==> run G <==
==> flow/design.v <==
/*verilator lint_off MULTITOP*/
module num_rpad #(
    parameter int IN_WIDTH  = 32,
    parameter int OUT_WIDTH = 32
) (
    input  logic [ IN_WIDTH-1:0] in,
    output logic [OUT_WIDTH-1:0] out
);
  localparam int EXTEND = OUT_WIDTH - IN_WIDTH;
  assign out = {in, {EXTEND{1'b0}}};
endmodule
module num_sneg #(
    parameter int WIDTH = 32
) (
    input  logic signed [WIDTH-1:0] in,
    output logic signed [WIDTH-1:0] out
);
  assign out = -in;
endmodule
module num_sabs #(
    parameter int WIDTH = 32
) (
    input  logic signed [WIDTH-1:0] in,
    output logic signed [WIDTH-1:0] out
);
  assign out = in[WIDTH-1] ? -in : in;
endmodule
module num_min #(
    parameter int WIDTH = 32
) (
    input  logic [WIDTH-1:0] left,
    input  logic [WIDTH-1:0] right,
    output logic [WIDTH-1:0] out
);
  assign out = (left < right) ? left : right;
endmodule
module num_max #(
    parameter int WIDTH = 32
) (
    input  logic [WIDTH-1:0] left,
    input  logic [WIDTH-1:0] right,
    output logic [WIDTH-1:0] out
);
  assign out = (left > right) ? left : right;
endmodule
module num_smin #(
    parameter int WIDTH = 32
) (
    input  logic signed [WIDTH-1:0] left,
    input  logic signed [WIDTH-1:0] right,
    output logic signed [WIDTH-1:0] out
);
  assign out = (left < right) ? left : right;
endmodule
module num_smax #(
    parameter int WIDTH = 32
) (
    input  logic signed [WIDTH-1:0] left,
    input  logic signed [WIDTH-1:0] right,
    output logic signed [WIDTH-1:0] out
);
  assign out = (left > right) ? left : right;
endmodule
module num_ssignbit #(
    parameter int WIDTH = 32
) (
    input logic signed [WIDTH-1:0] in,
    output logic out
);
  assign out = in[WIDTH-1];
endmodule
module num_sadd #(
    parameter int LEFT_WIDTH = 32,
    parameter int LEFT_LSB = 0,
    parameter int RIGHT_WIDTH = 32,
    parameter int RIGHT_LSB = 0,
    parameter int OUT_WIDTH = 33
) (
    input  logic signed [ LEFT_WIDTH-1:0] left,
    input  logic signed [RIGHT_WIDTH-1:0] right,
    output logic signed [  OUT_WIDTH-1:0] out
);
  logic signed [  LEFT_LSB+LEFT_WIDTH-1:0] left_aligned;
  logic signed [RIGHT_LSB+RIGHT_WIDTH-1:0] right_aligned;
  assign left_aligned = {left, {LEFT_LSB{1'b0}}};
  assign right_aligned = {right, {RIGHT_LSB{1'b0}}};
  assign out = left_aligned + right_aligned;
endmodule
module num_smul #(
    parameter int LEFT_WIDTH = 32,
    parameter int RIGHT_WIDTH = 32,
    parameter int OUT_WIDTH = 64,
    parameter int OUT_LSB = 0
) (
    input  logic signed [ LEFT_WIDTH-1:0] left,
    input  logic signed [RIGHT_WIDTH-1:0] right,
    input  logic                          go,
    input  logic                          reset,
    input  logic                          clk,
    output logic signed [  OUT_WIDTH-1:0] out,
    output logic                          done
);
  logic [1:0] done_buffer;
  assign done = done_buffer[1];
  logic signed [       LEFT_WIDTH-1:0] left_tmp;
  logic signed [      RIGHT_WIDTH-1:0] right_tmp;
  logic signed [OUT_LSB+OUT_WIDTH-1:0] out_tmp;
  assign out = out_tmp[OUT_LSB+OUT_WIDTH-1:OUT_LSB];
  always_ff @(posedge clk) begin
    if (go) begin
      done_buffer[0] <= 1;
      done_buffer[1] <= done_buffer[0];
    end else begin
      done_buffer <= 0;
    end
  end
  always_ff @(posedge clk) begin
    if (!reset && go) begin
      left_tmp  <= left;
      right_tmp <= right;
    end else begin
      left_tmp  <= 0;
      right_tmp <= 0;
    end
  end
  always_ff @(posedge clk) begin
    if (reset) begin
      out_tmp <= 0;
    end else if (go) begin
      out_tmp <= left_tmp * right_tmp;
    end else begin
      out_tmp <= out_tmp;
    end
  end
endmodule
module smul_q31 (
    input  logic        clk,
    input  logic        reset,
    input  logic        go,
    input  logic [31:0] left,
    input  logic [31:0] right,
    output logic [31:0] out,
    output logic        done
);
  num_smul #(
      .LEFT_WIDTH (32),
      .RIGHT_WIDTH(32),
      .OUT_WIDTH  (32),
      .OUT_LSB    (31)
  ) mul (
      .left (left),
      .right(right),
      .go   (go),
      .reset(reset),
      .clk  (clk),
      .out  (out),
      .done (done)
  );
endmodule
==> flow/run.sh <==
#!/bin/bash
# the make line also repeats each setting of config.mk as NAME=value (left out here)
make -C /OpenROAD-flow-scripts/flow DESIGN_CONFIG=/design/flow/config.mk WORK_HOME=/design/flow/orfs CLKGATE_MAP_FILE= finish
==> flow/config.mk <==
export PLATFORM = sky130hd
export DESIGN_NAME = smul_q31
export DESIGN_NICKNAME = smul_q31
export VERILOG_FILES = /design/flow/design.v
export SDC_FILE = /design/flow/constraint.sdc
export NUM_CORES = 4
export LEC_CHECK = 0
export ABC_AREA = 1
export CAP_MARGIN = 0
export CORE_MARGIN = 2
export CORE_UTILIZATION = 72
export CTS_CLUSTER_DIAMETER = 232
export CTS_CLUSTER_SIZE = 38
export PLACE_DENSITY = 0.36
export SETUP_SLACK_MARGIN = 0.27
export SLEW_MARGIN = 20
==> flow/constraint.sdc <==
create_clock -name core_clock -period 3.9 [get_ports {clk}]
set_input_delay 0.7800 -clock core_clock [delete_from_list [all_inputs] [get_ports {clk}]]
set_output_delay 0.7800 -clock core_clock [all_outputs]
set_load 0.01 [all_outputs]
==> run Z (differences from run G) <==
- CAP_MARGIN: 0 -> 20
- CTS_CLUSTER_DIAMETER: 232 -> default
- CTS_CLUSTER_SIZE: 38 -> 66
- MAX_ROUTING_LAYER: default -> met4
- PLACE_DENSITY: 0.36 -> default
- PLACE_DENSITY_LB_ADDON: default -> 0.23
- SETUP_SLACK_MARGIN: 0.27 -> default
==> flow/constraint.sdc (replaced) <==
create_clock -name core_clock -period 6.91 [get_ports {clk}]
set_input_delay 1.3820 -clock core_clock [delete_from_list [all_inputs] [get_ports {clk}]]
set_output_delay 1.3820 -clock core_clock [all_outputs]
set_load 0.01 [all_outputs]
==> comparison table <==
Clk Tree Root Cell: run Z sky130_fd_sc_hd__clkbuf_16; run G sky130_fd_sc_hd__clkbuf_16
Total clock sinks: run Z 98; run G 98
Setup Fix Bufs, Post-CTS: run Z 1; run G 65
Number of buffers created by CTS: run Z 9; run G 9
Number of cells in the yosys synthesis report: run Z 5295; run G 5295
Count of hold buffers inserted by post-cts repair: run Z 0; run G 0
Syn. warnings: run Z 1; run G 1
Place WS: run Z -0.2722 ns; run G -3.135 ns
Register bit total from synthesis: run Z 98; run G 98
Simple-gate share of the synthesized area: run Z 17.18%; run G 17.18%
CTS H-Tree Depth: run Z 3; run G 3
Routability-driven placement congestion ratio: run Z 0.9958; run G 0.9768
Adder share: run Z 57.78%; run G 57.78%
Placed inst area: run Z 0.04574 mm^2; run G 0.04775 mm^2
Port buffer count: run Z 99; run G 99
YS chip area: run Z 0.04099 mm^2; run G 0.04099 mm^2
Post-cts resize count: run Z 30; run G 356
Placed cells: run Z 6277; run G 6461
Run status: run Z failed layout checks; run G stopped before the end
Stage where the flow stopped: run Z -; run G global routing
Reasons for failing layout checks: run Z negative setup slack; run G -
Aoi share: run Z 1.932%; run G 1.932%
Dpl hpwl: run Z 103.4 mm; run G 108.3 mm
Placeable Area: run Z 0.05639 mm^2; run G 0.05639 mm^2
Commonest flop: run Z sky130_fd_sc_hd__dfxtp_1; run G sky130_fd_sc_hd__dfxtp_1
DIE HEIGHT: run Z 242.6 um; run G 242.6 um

# # # #

• _TASK BRIEF_
Starting at the first line of the records above, please copy every line exactly through the line containing "localparam int EXTEND", and stop there.

• _SOLVED EXERCISE_
==> run G <==
==> flow/design.v <==
/*verilator lint_off MULTITOP*/
module num_rpad #(
    parameter int IN_WIDTH  = 32,
    parameter int OUT_WIDTH = 32
) (
    input  logic [ IN_WIDTH-1:0] in,
    output logic [OUT_WIDTH-1:0] out
);
  localparam int EXTEND = OUT_WIDTH - IN_WIDTH;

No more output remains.